RELATED STORIES, SITES icon



CAMP LEJEUNE, North Carolina (CNN) -- The court-martial of a Marine pilot accused of killing 20 people in an Italian ski lift accident ended its testimony phase Tuesday. Closing arguments are scheduled for Wednesday, with victims' relatives being flown in from Europe to attend.

The eight jurors, all Marine officers, could begin deciding Capt. Richard Ashby's fate as early as Wednesday afternoon.

Ashby was at the controls of the EA-6B Prowler when it sliced the cable of a ski gondola on February 3, 1998.

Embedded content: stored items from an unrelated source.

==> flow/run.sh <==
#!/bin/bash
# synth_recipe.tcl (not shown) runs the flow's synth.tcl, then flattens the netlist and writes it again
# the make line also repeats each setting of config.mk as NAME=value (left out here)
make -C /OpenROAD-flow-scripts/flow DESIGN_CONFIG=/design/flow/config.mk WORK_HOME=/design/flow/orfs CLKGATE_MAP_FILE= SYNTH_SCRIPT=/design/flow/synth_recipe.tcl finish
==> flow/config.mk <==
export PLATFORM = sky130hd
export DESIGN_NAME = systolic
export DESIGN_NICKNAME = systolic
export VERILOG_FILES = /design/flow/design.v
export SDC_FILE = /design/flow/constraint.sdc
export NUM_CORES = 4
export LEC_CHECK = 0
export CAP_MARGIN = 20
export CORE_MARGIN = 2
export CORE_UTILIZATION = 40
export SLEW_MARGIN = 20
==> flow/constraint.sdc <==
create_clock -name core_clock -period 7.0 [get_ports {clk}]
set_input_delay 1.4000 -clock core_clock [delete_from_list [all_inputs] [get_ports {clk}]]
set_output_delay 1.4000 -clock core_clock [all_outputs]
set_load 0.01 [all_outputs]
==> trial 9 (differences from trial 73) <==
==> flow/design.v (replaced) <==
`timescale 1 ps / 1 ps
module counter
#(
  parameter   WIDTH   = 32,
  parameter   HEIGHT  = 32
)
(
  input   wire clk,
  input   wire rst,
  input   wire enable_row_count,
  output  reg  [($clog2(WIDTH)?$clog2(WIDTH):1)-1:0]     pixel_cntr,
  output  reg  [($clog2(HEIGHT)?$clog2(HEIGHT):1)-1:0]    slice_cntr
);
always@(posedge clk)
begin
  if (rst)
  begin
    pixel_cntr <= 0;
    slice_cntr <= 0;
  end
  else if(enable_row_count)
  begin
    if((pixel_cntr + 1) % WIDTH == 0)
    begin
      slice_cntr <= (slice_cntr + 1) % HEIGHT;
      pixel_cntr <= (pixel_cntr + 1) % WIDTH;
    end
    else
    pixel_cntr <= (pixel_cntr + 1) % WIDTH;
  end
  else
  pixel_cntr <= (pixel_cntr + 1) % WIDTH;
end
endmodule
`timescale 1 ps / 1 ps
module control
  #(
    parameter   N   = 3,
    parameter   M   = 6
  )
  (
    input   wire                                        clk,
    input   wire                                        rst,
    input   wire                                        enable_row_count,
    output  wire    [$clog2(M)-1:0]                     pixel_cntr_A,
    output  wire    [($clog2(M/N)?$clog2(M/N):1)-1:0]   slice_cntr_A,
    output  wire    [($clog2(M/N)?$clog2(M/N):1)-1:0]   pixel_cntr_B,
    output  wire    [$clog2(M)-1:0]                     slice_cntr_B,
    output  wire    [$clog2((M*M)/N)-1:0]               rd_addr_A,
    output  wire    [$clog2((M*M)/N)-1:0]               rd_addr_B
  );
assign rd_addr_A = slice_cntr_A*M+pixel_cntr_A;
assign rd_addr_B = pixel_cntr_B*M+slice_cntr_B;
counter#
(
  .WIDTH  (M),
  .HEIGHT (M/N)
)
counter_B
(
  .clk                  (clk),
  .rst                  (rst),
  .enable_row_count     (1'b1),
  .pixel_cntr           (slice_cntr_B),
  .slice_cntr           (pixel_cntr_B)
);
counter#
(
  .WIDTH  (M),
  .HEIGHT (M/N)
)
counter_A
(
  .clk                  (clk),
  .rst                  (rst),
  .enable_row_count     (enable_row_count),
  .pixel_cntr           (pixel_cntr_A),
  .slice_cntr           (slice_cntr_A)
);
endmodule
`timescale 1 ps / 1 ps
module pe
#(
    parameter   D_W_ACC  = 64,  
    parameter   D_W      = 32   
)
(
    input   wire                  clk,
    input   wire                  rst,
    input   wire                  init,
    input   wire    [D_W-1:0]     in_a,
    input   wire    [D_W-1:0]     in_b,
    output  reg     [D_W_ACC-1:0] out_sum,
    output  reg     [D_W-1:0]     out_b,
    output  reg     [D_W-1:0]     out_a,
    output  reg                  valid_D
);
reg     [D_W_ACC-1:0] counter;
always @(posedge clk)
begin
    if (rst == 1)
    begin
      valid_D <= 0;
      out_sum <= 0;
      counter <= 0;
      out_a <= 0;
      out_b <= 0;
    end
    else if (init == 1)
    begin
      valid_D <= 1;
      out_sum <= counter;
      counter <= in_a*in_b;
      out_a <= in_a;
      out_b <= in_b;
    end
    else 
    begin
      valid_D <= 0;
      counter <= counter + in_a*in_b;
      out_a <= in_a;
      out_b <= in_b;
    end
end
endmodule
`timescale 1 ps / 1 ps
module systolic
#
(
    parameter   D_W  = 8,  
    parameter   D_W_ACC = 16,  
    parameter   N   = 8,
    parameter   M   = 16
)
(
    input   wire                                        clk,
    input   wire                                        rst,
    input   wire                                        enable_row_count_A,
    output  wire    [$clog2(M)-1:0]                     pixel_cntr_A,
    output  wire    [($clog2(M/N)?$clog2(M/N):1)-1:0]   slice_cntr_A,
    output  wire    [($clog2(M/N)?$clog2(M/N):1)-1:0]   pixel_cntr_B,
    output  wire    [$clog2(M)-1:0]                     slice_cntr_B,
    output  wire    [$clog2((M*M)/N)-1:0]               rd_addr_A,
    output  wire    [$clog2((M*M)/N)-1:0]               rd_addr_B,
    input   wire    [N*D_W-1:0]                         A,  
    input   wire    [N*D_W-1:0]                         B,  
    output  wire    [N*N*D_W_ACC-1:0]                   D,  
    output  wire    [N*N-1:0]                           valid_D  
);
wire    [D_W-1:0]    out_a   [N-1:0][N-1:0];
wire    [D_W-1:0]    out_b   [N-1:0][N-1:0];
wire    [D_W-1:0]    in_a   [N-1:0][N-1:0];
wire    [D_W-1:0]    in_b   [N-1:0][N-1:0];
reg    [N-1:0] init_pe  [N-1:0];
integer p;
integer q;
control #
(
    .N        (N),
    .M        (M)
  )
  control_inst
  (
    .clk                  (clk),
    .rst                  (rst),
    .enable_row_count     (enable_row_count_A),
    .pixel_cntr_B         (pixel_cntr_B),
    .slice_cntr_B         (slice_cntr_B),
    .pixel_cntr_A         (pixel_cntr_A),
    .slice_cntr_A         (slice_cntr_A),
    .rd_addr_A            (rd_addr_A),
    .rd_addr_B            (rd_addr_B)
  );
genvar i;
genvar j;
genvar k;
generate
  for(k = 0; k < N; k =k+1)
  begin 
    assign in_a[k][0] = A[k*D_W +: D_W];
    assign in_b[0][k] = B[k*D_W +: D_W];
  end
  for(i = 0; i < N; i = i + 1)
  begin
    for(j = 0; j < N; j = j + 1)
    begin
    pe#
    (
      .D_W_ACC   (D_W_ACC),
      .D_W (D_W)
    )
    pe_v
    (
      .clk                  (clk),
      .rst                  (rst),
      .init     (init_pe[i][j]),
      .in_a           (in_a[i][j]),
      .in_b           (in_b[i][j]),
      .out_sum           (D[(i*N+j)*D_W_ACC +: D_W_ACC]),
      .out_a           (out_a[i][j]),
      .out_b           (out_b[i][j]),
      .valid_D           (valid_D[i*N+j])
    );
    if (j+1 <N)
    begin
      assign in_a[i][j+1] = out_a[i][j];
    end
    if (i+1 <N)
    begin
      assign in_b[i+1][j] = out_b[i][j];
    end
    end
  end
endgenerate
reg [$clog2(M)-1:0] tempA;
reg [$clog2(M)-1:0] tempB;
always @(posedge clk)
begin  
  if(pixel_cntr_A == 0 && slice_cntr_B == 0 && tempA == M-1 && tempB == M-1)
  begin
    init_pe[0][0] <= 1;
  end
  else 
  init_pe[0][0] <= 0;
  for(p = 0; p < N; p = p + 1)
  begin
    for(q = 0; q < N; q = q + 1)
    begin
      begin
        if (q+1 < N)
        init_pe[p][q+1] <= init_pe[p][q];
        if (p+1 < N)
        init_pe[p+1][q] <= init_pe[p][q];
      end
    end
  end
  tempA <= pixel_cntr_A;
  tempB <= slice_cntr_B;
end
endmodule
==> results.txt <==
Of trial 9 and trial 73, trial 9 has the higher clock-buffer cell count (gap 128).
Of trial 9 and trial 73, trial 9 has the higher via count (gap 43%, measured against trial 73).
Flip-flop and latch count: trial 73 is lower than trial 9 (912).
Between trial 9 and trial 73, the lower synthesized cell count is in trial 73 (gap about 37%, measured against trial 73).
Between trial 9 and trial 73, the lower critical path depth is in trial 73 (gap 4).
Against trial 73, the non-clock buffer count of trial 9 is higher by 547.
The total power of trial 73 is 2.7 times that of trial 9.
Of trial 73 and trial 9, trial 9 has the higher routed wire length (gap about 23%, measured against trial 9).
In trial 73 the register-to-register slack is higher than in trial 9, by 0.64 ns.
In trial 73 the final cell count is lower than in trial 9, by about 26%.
What follows belongs to an exercise in optimizing a design on an open flow for small area, a short achievable clock period and few clock cycles; a production flow would make more cautious choices.
RTL that was checked went through simulation tests only; none was proved equivalent to the original.
No activity file was given, so power comes from the tool's default toggle rates.

// mul
module mul
(
	input clk,
	input rst,
	input  [31:0] a,
	input  [31:0] b,
	input start,
	output [31:0] res_mul,
	output logic vld
);
Size: ~65 flip-flops, about 100 I/O pins.
export LEC_CHECK = 0
export CAP_MARGIN = 20
export CORE_MARGIN = 2
export CORE_UTILIZATION = 55
export SLEW_MARGIN = 20
create_clock -name core_clock -period 12.0 [get_ports {clk}]
standard.sh (not shown) runs the stock make flow with config.mk's settings and CLKGATE_MAP_FILE= SYNTH_SCRIPT=/design/flow/synth_recipe.tcl, a recipe that flattens the netlist after the stock synthesis.
==> flow/flow/run.sh <==
#!/bin/bash
# The standard ORFS layout with three changes to how it is made:
#  - synthesis skips the generic ABC pass inside Yosys's synth command
#    (SYNTH_ARGS=-noabc), so extract_fa sees the adders as written and maps
#    them to full-adder cells without inverters between them; registers and
#    their names are the standard synthesis's;
#  - the port buffers are sky130_fd_sc_hd__buf_4 instead of a delay buffer;
#  - repair_timing aims for a larger setup margin.
set -euo pipefail
cd "$(dirname "$0")/.."
export SYNTH_ARGS="-noabc"
export BUFFER_PORTS_ARGS="-buffer_cell sky130_fd_sc_hd__buf_4"
export SETUP_SLACK_MARGIN=6.3
bash standard.sh finish > standard.log 2>&1
The starting point passed the timing, design-rule and antenna checks.
Change:
--- a/flow/flow/run.sh
+++ b/flow/flow/run.sh
@@ -11,4 +11,4 @@
 export SYNTH_ARGS="-noabc"
 export BUFFER_PORTS_ARGS="-buffer_cell sky130_fd_sc_hd__buf_4"
-export SETUP_SLACK_MARGIN=6.3
+export SETUP_SLACK_MARGIN=6.1
 bash standard.sh finish > standard.log 2>&1
Result:
- sequential power barely changes
- cell count came out lower by 1.6%
- non-clock buffer count came out lower by 22
No run of this note included a check of the RTL's function; only the layout flow was run.

---

mul, a different RTL version from the one above (not shown whole).
For scale: ~1400 cells after synthesis, roughly 63 flip-flops, about 13000 um2 of cells after synthesis.
make LEC_CHECK=0 CAP_MARGIN=20 CORE_MARGIN=2 CORE_UTILIZATION=40 SLEW_MARGIN=20 finish   # period 12.0 ns
run.sh (not shown) runs the stock make flow with config.mk's settings and CLKGATE_MAP_FILE= SYNTH_SCRIPT=/design/flow/synth_recipe.tcl, a recipe that flattens the netlist after the stock synthesis.
Stock flow here: none of the scripts above is used.
Rerun with:
- CORE_UTILIZATION: 40 -> 60
- SETUP_SLACK_MARGIN: unset -> 5
Outcome: Utilization rose by 28 points; cell count fell by 5.5%; maximum frequency rose by 17%; total power rose by 3.3%; hold slack degrades by 0.022 ns.
No functional check of the RTL was part of any run of this note.

---

mul, a different RTL version from the one above (not shown whole).
Size: ~1,200 cells after synthesis, ~65 flip-flops, ~0.012 sq mm of cells after synthesis.
==> flow/config.mk <==
export PLATFORM = sky130hd
export DESIGN_NAME = mul
export DESIGN_NICKNAME = mul
export VERILOG_FILES = /design/flow/design.v
export SDC_FILE = /design/flow/constraint.sdc
export NUM_CORES = 4
export LEC_CHECK = 0
export CAP_MARGIN = 20
export CORE_MARGIN = 2
export CORE_UTILIZATION = 55
export CTS_BUF_LIST = sky130_fd_sc_hd__clkbuf_4 sky130_fd_sc_hd__clkbuf_8
export CTS_CLUSTER_SIZE = 40
export SLEW_MARGIN = 20
==> flow/constraint.sdc <==
create_clock -name core_clock -period 12.0 [get_ports {clk}]
set_input_delay 2.4000 -clock core_clock [delete_from_list [all_inputs] [get_ports {clk}]]
set_output_delay 2.4000 -clock core_clock [all_outputs]
set_load 0.01 [all_outputs]
standard.sh (not shown) runs the stock make flow with config.mk's settings and CLKGATE_MAP_FILE= SYNTH_SCRIPT=/design/flow/synth_recipe.tcl, a recipe that flattens the netlist after the stock synthesis.
==> flow/flow/run.sh <==
#!/bin/bash
# The standard ORFS layout with three changes to how it is made:
#  - synthesis skips the generic ABC pass inside Yosys's synth command
#    (SYNTH_ARGS=-noabc), so extract_fa sees the adders as written and maps
#    them to full-adder cells without inverters between them; registers and
#    their names are the standard synthesis's;
#  - the port buffers are sky130_fd_sc_hd__buf_4 instead of a delay buffer;
#  - repair_timing aims for a larger setup margin.
set -euo pipefail
cd "$(dirname "$0")/.."
export SYNTH_ARGS="-noabc"
export BUFFER_PORTS_ARGS="-buffer_cell sky130_fd_sc_hd__buf_4"
export SETUP_SLACK_MARGIN=6.1
bash standard.sh finish > standard.log 2>&1
Testbench counts at the start, summed over its fixed seeds: cycles 3,200.
==> next run, changes <==
--- a/flow/flow/run.sh
+++ b/flow/flow/run.sh
@@ -13 +13 @@
-export SETUP_SLACK_MARGIN=6.1
+export SETUP_SLACK_MARGIN=6.2
CORE_UTILIZATION = 45   (was 55)
=>
- combinational power grows by a few percent
- routed wire length increases slightly
- clock-buffer cell count falls by 3
- setup slack improved by 0.13 ns
- worst hold slack loses 0.0050 ns
- non-clock buffer count is higher by 1
==> next run, changes <==
--- a/flow/flow/run.sh
+++ b/flow/flow/run.sh
@@ -13 +13 @@
-export SETUP_SLACK_MARGIN=6.2
+export SETUP_SLACK_MARGIN=6.0
CORE_UTILIZATION = 55   (was 45)
CTS_BUF_LIST = default   (was sky130_fd_sc_hd__clkbuf_4 sky130_fd_sc_hd__clkbuf_8)
CTS_CLUSTER_SIZE = default   (was 40)
=>
- The new run completed with no timing, DRC or antenna violations
- power went down by 1.4%
- worst setup slack loses 0.20 ns
- worst hold slack is better by 0.039 ns
- die area came out lower by 18%
- design area went down by 1.9%
- clock power came out higher by about 9%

Only one person took the stand Tuesday, a rebuttal witness for the prosecution. Robert Duarte, an expert on some instruments in the jet, questioned evidence by defense attorneys who claimed the plane's speed was slower than what prosecutors contend.

An hour later, the judge, Lt. Col. Robert Nunley, sent the jury home for the day while he and attorneys for the defense and prosecution prepare jury instructions.

Ashby, 31, of Mission Viejo, California, is charged with 20 counts of involuntary manslaughter and one count each of destroying private property, destroying government property, dereliction of duty and improper flight planning.

He faces a maximum sentence of 206 years in prison if convicted of all charges.

 
 BACKGROUND:

Marine pilot Capt. Richard Ashby says he had no way of knowing a ski lift cable was strung across his flight path, because it was not marked on the military maps he was given for a low-level training mission on February 3, 1998.

Prosecutors don't dispute that, but say Ashby was still flying too fast and too low when his EA-6B Prowler dove into a valley in mid-afternoon, striking the Mount Cermis ski lift near Cavalese, Italy.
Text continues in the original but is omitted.